--- START ---

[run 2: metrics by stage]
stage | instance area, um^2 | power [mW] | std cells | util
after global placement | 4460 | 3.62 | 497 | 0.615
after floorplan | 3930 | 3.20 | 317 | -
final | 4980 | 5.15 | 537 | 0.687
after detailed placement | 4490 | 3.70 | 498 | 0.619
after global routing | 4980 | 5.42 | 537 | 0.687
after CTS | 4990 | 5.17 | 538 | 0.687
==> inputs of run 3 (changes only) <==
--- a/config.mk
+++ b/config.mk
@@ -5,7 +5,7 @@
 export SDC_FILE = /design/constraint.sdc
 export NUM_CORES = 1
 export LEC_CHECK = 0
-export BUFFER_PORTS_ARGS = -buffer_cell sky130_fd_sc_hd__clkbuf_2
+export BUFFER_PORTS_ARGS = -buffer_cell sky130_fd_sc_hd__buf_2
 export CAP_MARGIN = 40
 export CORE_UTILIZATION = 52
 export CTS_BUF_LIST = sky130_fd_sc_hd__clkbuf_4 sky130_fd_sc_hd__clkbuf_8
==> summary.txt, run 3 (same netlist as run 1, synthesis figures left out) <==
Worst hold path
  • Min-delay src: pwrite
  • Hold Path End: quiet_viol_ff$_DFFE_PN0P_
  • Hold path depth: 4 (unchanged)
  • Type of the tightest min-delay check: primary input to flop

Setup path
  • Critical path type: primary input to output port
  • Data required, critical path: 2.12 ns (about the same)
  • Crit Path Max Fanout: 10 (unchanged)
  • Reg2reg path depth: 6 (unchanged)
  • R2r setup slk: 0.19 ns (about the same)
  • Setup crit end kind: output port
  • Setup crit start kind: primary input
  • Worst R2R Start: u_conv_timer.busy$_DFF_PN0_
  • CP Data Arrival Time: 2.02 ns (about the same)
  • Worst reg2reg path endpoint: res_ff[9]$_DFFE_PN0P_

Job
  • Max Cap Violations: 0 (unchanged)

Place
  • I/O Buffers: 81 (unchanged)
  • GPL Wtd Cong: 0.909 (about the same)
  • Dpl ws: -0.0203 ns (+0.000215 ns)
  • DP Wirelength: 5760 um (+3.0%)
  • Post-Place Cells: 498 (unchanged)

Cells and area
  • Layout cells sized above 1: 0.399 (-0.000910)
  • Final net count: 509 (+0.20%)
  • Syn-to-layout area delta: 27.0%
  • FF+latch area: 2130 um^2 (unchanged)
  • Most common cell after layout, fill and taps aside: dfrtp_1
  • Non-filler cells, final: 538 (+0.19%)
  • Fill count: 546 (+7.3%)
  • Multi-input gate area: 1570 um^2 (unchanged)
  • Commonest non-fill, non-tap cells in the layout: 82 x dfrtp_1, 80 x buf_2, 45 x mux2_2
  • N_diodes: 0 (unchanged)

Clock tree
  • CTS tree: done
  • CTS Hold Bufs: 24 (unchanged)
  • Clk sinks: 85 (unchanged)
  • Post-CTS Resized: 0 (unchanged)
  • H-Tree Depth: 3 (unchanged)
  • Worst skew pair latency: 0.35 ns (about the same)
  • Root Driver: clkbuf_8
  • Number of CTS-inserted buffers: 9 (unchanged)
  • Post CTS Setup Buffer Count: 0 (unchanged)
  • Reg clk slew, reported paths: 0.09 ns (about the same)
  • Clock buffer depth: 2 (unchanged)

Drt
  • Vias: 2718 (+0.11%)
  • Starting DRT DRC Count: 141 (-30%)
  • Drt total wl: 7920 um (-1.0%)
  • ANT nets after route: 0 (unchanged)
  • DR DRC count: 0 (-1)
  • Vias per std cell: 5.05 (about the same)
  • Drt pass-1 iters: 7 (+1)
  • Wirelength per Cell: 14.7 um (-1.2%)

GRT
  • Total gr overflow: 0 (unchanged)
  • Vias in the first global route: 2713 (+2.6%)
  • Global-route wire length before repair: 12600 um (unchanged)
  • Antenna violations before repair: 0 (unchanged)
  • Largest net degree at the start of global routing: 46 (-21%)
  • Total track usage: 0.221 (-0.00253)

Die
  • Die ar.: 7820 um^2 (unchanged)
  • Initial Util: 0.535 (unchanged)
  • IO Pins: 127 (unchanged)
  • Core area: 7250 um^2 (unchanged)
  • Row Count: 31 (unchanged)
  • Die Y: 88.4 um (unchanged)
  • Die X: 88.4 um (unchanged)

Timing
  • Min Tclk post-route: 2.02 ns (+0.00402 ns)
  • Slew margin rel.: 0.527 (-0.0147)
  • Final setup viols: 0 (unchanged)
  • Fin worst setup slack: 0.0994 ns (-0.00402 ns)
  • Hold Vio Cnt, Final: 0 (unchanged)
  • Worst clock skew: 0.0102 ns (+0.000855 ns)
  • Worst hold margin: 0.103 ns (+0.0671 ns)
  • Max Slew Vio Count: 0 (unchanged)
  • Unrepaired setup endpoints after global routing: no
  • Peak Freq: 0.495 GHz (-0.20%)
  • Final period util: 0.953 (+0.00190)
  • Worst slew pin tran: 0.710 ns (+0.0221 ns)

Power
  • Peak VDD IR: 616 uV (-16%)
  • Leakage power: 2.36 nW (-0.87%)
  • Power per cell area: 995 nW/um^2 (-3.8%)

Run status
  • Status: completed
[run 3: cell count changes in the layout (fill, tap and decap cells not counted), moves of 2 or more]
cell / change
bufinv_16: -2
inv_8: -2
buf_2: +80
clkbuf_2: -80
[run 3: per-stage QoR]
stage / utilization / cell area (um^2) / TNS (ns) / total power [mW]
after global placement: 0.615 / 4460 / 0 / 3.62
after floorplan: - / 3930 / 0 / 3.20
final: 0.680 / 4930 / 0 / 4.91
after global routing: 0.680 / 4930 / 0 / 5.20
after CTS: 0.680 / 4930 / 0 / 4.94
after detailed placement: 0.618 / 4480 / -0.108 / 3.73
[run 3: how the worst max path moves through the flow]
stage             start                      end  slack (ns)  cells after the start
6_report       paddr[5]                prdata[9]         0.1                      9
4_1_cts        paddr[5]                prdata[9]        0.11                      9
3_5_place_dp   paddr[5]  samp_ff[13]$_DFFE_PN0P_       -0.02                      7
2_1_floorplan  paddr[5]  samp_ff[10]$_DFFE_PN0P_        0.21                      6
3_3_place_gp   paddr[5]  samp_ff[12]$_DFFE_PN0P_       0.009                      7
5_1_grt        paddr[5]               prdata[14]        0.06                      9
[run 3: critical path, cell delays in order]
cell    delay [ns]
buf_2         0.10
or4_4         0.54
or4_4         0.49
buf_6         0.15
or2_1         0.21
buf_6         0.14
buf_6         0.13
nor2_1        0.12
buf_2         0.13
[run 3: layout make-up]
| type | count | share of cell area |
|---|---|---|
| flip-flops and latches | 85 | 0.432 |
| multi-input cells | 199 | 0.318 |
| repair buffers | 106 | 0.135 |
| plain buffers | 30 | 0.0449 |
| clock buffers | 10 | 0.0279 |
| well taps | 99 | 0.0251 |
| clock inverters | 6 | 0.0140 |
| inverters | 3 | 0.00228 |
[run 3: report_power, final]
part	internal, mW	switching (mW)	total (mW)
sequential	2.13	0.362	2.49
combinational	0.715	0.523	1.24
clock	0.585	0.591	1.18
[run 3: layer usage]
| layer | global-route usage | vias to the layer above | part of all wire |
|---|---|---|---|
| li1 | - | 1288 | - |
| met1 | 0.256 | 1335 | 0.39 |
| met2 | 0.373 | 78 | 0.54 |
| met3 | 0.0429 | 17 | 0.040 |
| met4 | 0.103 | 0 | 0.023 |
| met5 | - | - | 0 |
<file path="config.mk">
export PLATFORM = sky130hd
export DESIGN_NAME = rpc_bank
export DESIGN_NICKNAME = d
export VERILOG_FILES = /design/src/verilog/rpc_pkg.sv /design/src/verilog/rpc_ranker.sv /design/src/verilog/rpc_bank.sv
export SDC_FILE = /design/constraint.sdc
export NUM_CORES = 1
export LEC_CHECK = 0
export BUFFER_PORTS_ARGS = -buffer_cell sky130_fd_sc_hd__buf_2
export CORE_MARGIN = 2
export CORE_UTILIZATION = 34
export CTS_CLUSTER_SIZE = 20
export DETAILED_ROUTE_END_ITERATION = 12
export SLEW_MARGIN = 20
export SYNTH_ARGS = -nofsm -noshare
export SYNTH_HDL_FRONTEND = slang
export SYNTH_SLANG_ARGS = --single-unit
</file>
<file path="constraint.sdc">
create_clock -name clk_i -period 7.7 [get_ports clk_i]
set_input_delay 1.54 -clock clk_i [delete_from_list [all_inputs] [get_ports clk_i]]
set_output_delay 1.54 -clock clk_i [all_outputs]
set_load 0.02 [all_outputs]
</file>
**config.mk**
```make
export PLATFORM = sky130hd
export DESIGN_NAME = tssm_top
export DESIGN_NICKNAME = d
export VERILOG_FILES = /design/src/hdl/tssm_sync.v /design/src/hdl/tssm_apb.v /design/src/hdl/tssm_top.v
export VERILOG_INCLUDE_DIRS = /design/src /design/src/hdl
export SDC_FILE = /design/constraint.sdc
export NUM_CORES = 2
export LEC_CHECK = 0
export ABC_CLOCK_PERIOD_IN_PS = 6000
export BUFFER_PORTS_ARGS = -buffer_cell sky130_fd_sc_hd__buf_4
export CORE_ASPECT_RATIO = 0.7
export CORE_UTILIZATION = 40
export DETAILED_ROUTE_END_ITERATION = 10
export SYNTH_ARGS = -nofsm -noshare
export SYNTH_HDL_FRONTEND = slang
export SYNTH_SLANG_ARGS = --single-unit
```
**constraint.sdc**
```tcl
create_clock -name clk_in -period 6 [get_ports clk_in]
set_input_delay 1.2 -clock clk_in [delete_from_list [all_inputs] [get_ports clk_in]]
set_output_delay 1.2 -clock clk_in [all_outputs]
set_load 0.01 [all_outputs]
```
**src/hdl/tssm_regs.vh**
```
`ifndef TSSM_REGS_VH
`define TSSM_REGS_VH
// Register byte offsets
`define TSSM_OFF_CTRL      12'h000
`define TSSM_OFF_STATUS    12'h004
`define TSSM_OFF_RX_TBL    12'h400
`define TSSM_OFF_TX_TBL    12'h800
`define TSSM_TBL_MASK      12'hC00
// Entry field positions
`define TSSM_F_VALID       15
`define TSSM_F_WRAP        14
`define TSSM_F_MSK_HI      13
`define TSSM_F_MSK_HI_LO   12
`define TSSM_F_LAST        11
`define TSSM_F_PTR_HI      10
`define TSSM_F_PTR_LO      6
`define TSSM_F_MSK_LO      5
// Control bits
`define TSSM_C_RX_EN       0
`define TSSM_C_TX_EN       1
// Reset values
`define TSSM_CTRL_RST      2'h0
`define TSSM_ENTRY_RST     16'h0000
// Base address low zero bits
`define TSSM_BASE_ZERO     6
`define TSSM_SLOT_BITS     8
`endif

```
**src/hdl/tssm_sync.v**
```verilog
module tssm_sync (
  input  wire clk_in,
  input  wire rst_b_in,
  input  wire ce_in,
  input  wire d_in,
  output reg  q_out,
  output wire rise_out,
  output wire fall_out
);
  // Stage one feeds stage two only; change counted when stages two and three agree
  reg s1_r;
  reg s2_r;
  reg s3_r;
  always @(posedge clk_in or negedge rst_b_in) begin
    if (!rst_b_in) begin
      s1_r  <= 1'b0;
      s2_r  <= 1'b0;
      s3_r  <= 1'b0;
      q_out <= 1'b0;
    end else if (ce_in) begin
      s1_r <= d_in;
      s2_r <= s1_r;
      s3_r <= s2_r;
      if (s2_r == s3_r) begin
        q_out <= s3_r;
      end
    end
  end
  assign rise_out = ce_in & (s2_r == s3_r) & s3_r & ~q_out;
  assign fall_out = ce_in & (s2_r == s3_r) & ~s3_r & q_out;
endmodule // tssm_sync

```
**src/hdl/tssm_apb.v**
```verilog
`include "tssm_regs.vh"
module tssm_apb (
  input  wire        clk_in,
  input  wire        rst_b_in,
  input  wire        ce_in,
  input  wire        psel_in,
  input  wire        penable_in,
  input  wire        pwrite_in,
  input  wire [11:0] paddr_in,
  input  wire [31:0] pwdata_in,
  input  wire [31:0] rdata_in,
  input  wire        map_ok_in,
  output wire        pready_out,
  output wire        pslverr_out,
  output reg  [31:0] prdata_out,
  output wire        wr_out
);
  // No wait state: read data registered in setup, answer in first access cycle
  assign pready_out  = psel_in & penable_in;
  assign pslverr_out = psel_in & penable_in & ~map_ok_in;
  assign wr_out      = ce_in & psel_in & penable_in & pwrite_in & map_ok_in;
  always @(posedge clk_in or negedge rst_b_in) begin
    if (!rst_b_in) begin
      prdata_out <= 32'h00000000;
    end else if (ce_in && psel_in && !penable_in) begin
      prdata_out <= map_ok_in ? rdata_in : 32'h00000000;
    end
  end
endmodule // tssm_apb

```
**src/hdl/tssm_top.v**
```verilog
// Behaviour
// - One 8-bit slot splits into bit subchannels, one table entry each.
// - Entry bit 11 is the last-subchannel flag, not pointer.
// - Channel pointer is 5 bits, 32 rx and 32 tx channels.
// - Parameter base is pointer followed by six zero bits, 11 bits.
// - Invalid rx entry discards slot data, nothing written.
// - Valid rx entry writes selected bits to pointed channel.
// - After wrap entry, restart at entry 0 on frame sync.
// - Last flag moves to next slot; clear reuses slot for next entry.
// - Rx processes only mask-1 bits; mask-0 advances no counter.
// - Invalid tx entry drives logic 1 for whole slot.
// - Valid tx entry sends pointed channel data in masked bits.
// - Tx mask-1 bits carry channel data; mask-0 bits driven high.
// - Any 32 channels map to any slots and subchannels.
//
// The APB interface to the registers and the register offsets were left to the implementer.
`include "tssm_regs.vh"
module tssm_top #(
  parameter ENTRIES = 64,
  parameter AW      = 6
) (
  input  wire        clk_in,
  input  wire        rst_b_in,
  input  wire        ce_in,
  input  wire        psel_in,
  input  wire        penable_in,
  input  wire        pwrite_in,
  input  wire [11:0] paddr_in,
  input  wire [31:0] pwdata_in,
  output wire        pready_out,
  output wire        pslverr_out,
  output wire [31:0] prdata_out,
  input  wire        link_clk_in,
  input  wire        fsync_in,
  input  wire        rxd_in,
  output reg         txd_out,
  output reg         rx_bit_valid_out,
  output reg         rx_bit_out,
  output reg  [4:0]  rx_chan_out,
  output reg  [10:0] rx_base_out,
  output reg         tx_bit_req_out,
  output reg  [4:0]  tx_chan_out,
  output reg  [10:0] tx_base_out,
  input  wire        tx_bit_in
);
  reg  [15:0]   rx_tbl [0:ENTRIES-1];
  reg  [15:0]   tx_tbl [0:ENTRIES-1];
  reg  [1:0]    ctrl_r;
  reg  [AW-1:0] rx_idx_r;
  reg  [AW-1:0] tx_idx_r;
  reg  [AW-1:0] rx_first_r;
  reg  [AW-1:0] tx_first_r;
  reg  [2:0]    rx_pos_r;
  reg  [2:0]    tx_pos_r;
  reg  [7:0]    rx_slot_r;
  reg  [15:0]   tx_slot_r;
  reg           tx_load_r;
  reg           rx_run_r;
  reg           tx_run_r;
  wire          lclk;
  wire          lrise;
  wire          lfall;
  wire          fs;
  wire          rxd;
  wire          wr;
  reg  [31:0]   rdata;
  reg           map_ok;
  wire [AW-1:0] tidx;
  wire [15:0]   rx_e;
  wire [15:0]   tx_e;
  integer       i;

  // Mask bit for slot position p (position 0 first on the line)
  function msk_bit;
    input [15:0] e;
    input [2:0]  p;
    reg   [7:0]  m;
    begin
      m = {e[`TSSM_F_MSK_HI:`TSSM_F_MSK_HI_LO], e[`TSSM_F_MSK_LO:0]};
      msk_bit = m[3'h7 - p];
    end
  endfunction

  // Parameter base from pointer with low bits zero
  function [10:0] base_of;
    input [15:0] e;
    begin
      base_of = {e[`TSSM_F_PTR_HI:`TSSM_F_PTR_LO], 6'h00};
    end
  endfunction

  tssm_sync u_clk (.clk_in(clk_in), .rst_b_in(rst_b_in), .ce_in(ce_in),
    .d_in(link_clk_in), .q_out(lclk), .rise_out(lrise), .fall_out(lfall));
  tssm_sync u_fs (.clk_in(clk_in), .rst_b_in(rst_b_in), .ce_in(ce_in),
    .d_in(fsync_in), .q_out(fs), .rise_out(), .fall_out());
  tssm_sync u_rxd (.clk_in(clk_in), .rst_b_in(rst_b_in), .ce_in(ce_in),
    .d_in(rxd_in), .q_out(rxd), .rise_out(), .fall_out());

  assign tidx = paddr_in[AW+1:2];
  assign rx_e = rx_tbl[rx_idx_r];
  assign tx_e = tx_tbl[tx_idx_r];

  always @* begin
    rdata  = 32'h00000000;
    map_ok = 1'b1;
    if (paddr_in == `TSSM_OFF_CTRL) begin
      rdata = {30'h00000000, ctrl_r};
    end else if (paddr_in == `TSSM_OFF_STATUS) begin
      rdata = {16'h0000, 2'h0, tx_idx_r, 2'h0, rx_idx_r};
    end else if (((paddr_in & `TSSM_TBL_MASK) == `TSSM_OFF_RX_TBL) &&
                 (paddr_in[9:AW+2] == 0) && (paddr_in[1:0] == 2'h0)) begin
      rdata = {16'h0000, rx_tbl[tidx]};
    end else if (((paddr_in & `TSSM_TBL_MASK) == `TSSM_OFF_TX_TBL) &&
                 (paddr_in[9:AW+2] == 0) && (paddr_in[1:0] == 2'h0)) begin
      rdata = {16'h0000, tx_tbl[tidx]};
    end else begin
      map_ok = 1'b0;
    end
  end

  tssm_apb u_apb (.clk_in(clk_in), .rst_b_in(rst_b_in), .ce_in(ce_in),
    .psel_in(psel_in), .penable_in(penable_in), .pwrite_in(pwrite_in),
    .paddr_in(paddr_in), .pwdata_in(pwdata_in), .rdata_in(rdata),
    .map_ok_in(map_ok), .pready_out(pready_out), .pslverr_out(pslverr_out),
    .prdata_out(prdata_out), .wr_out(wr));

  // Tables are plain storage, no reset, so software must fill them before enabling
  always @(posedge clk_in) begin
    if (wr && (paddr_in & `TSSM_TBL_MASK) == `TSSM_OFF_RX_TBL) begin
      rx_tbl[tidx] <= pwdata_in[15:0];
    end
    if (wr && (paddr_in & `TSSM_TBL_MASK) == `TSSM_OFF_TX_TBL) begin
      tx_tbl[tidx] <= pwdata_in[15:0];
    end
  end

  always @(posedge clk_in or negedge rst_b_in) begin
    if (!rst_b_in) begin
      ctrl_r <= `TSSM_CTRL_RST;
    end else if (wr && paddr_in == `TSSM_OFF_CTRL) begin
      ctrl_r <= pwdata_in[1:0];
    end
  end

  // Receive: sample on link rising edge; a slot's 8 bits are buffered then
  // replayed against each subchannel entry of that slot
  reg [2:0] rx_cnt_r;
  reg [7:0] rx_hold_r;
  reg       rx_full_r;
  reg [3:0] rx_scan_r;
  always @(posedge clk_in or negedge rst_b_in) begin
    if (!rst_b_in) begin
      rx_idx_r         <= {AW{1'b0}};
      rx_first_r       <= {AW{1'b0}};
      rx_cnt_r         <= 3'h0;
      rx_slot_r        <= 8'h00;
      rx_hold_r        <= 8'h00;
      rx_full_r        <= 1'b0;
      rx_scan_r        <= 4'h0;
      rx_pos_r         <= 3'h0;
      rx_run_r         <= 1'b0;
      rx_bit_valid_out <= 1'b0;
      rx_bit_out       <= 1'b0;
      rx_chan_out      <= 5'h00;
      rx_base_out      <= 11'h000;
    end else if (ce_in) begin
      rx_bit_valid_out <= 1'b0;
      if (!ctrl_r[`TSSM_C_RX_EN]) begin
        rx_run_r  <= 1'b0;
        rx_full_r <= 1'b0;
        rx_idx_r  <= {AW{1'b0}};
      end else begin
        // Replay reads a held copy, so the next slot keeps arriving meanwhile
        if (rx_full_r) begin
          if (rx_scan_r[3] == 1'b0) begin
            rx_pos_r  <= rx_scan_r[2:0];
            rx_scan_r <= rx_scan_r + 4'h1;
            if (rx_e[`TSSM_F_VALID] && msk_bit(rx_e, rx_scan_r[2:0])) begin
              rx_bit_valid_out <= 1'b1;
              rx_bit_out       <= rx_hold_r[3'h7 - rx_scan_r[2:0]];
              rx_chan_out      <= rx_e[`TSSM_F_PTR_HI:`TSSM_F_PTR_LO];
              rx_base_out      <= base_of(rx_e);
            end
          end else begin
            rx_scan_r <= 4'h0;
            if (rx_e[`TSSM_F_WRAP]) begin
              rx_full_r <= 1'b0;
              rx_run_r  <= 1'b0;
            end else if (rx_e[`TSSM_F_LAST]) begin
              rx_full_r  <= 1'b0;
              rx_idx_r   <= rx_idx_r + 1'b1;
              rx_first_r <= rx_idx_r + 1'b1;
            end else begin
              rx_idx_r <= rx_idx_r + 1'b1;
            end
          end
        end
        // Collection comes last so a frame start or a full slot wins
        if (lrise && fs) begin
          rx_run_r   <= 1'b1;
          rx_idx_r   <= {AW{1'b0}};
          rx_first_r <= {AW{1'b0}};
          rx_slot_r  <= {rxd, 7'h00};
          rx_cnt_r   <= 3'h1;
        end else if (lrise && rx_run_r) begin
          rx_slot_r[3'h7 - rx_cnt_r] <= rxd;
          rx_cnt_r <= rx_cnt_r + 3'h1;
          if (rx_cnt_r == 3'h7) begin
            rx_hold_r <= {rx_slot_r[7:1], rxd};
            rx_full_r <= 1'b1;
            rx_scan_r <= 4'h0;
          end
        end
      end
    end
  end

  // Transmit: change on link falling edge; each bit combines all subchannel
  // entries of the slot, ones wherever no valid entry selects the bit
  reg [AW-1:0] tx_scan_idx_r;
  reg          tx_bld_r;
  reg [2:0]    tx_bp_r;
  always @(posedge clk_in or negedge rst_b_in) begin
    if (!rst_b_in) begin
      tx_idx_r       <= {AW{1'b0}};
      tx_first_r     <= {AW{1'b0}};
      tx_pos_r       <= 3'h0;
      tx_run_r       <= 1'b0;
      tx_slot_r      <= 16'h0000;
      tx_load_r      <= 1'b0;
      tx_scan_idx_r  <= {AW{1'b0}};
      tx_bld_r       <= 1'b0;
      tx_bp_r        <= 3'h0;
      txd_out        <= 1'b1;
      tx_bit_req_out <= 1'b0;
      tx_chan_out    <= 5'h00;
      tx_base_out    <= 11'h000;
    end else if (ce_in) begin
      tx_bit_req_out <= 1'b0;
      if (!ctrl_r[`TSSM_C_TX_EN]) begin
        tx_run_r <= 1'b0;
        txd_out  <= 1'b1;
        tx_idx_r <= {AW{1'b0}};
      end else if (lfall) begin
        if (fs || (tx_run_r && tx_pos_r == 3'h7)) begin
          // Coming slot restarts at position 0; its bits are fetched into tx_slot_r on later rises
          tx_pos_r <= 3'h0;
        end else begin
          tx_pos_r <= tx_pos_r + 3'h1;
        end
        if (fs) begin
          tx_run_r <= 1'b1;
        end
        txd_out <= tx_run_r ? tx_slot_r[3'h7 - tx_pos_r] : 1'b1;
      end else if (tx_run_r && lrise) begin
        // Fetch the bit for the current position from its owning entry
        tx_bld_r      <= 1'b1;
        tx_scan_idx_r <= tx_first_r;
        tx_bp_r       <= tx_pos_r;
        tx_slot_r[3'h7 - tx_pos_r] <= 1'b1;
      end else if (tx_bld_r) begin
        if (tx_tbl[tx_scan_idx_r][`TSSM_F_VALID] &&
            msk_bit(tx_tbl[tx_scan_idx_r], tx_bp_r)) begin
          tx_bit_req_out <= 1'b1;
          tx_chan_out    <= tx_tbl[tx_scan_idx_r][`TSSM_F_PTR_HI:`TSSM_F_PTR_LO];
          tx_base_out    <= base_of(tx_tbl[tx_scan_idx_r]);
          tx_load_r      <= 1'b1;
          tx_bld_r       <= 1'b0;
        end else if (tx_tbl[tx_scan_idx_r][`TSSM_F_LAST] ||
                     tx_tbl[tx_scan_idx_r][`TSSM_F_WRAP]) begin
          tx_bld_r <= 1'b0;
        end else begin
          tx_scan_idx_r <= tx_scan_idx_r + 1'b1;
        end
        tx_idx_r <= tx_scan_idx_r;
      end else if (tx_load_r) begin
        // Channel answers in the cycle the request is high; tx_bit_in is sampled at its end
        tx_slot_r[3'h7 - tx_bp_r] <= tx_bit_in;
        tx_load_r <= 1'b0;
      end
      if (lfall && tx_run_r && tx_pos_r == 3'h7) begin
        // Skip past this slot's entries
        if (tx_e[`TSSM_F_WRAP] || fs) begin
          tx_first_r <= {AW{1'b0}};
          if (!fs) begin
            tx_run_r <= 1'b0;
          end
        end else begin
          tx_first_r <= tx_idx_r + 1'b1;
        end
      end else if (lfall && fs) begin
        tx_first_r <= {AW{1'b0}};
      end
    end
  end
endmodule // tssm_top

```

--- END ---

## Problem to solve
Check each line of the records for the word "above" and extract those that contain it.

## Written solution
  • Layout cells sized above 1: 0.399 (-0.000910)
| layer | global-route usage | vias to the layer above | part of all wire |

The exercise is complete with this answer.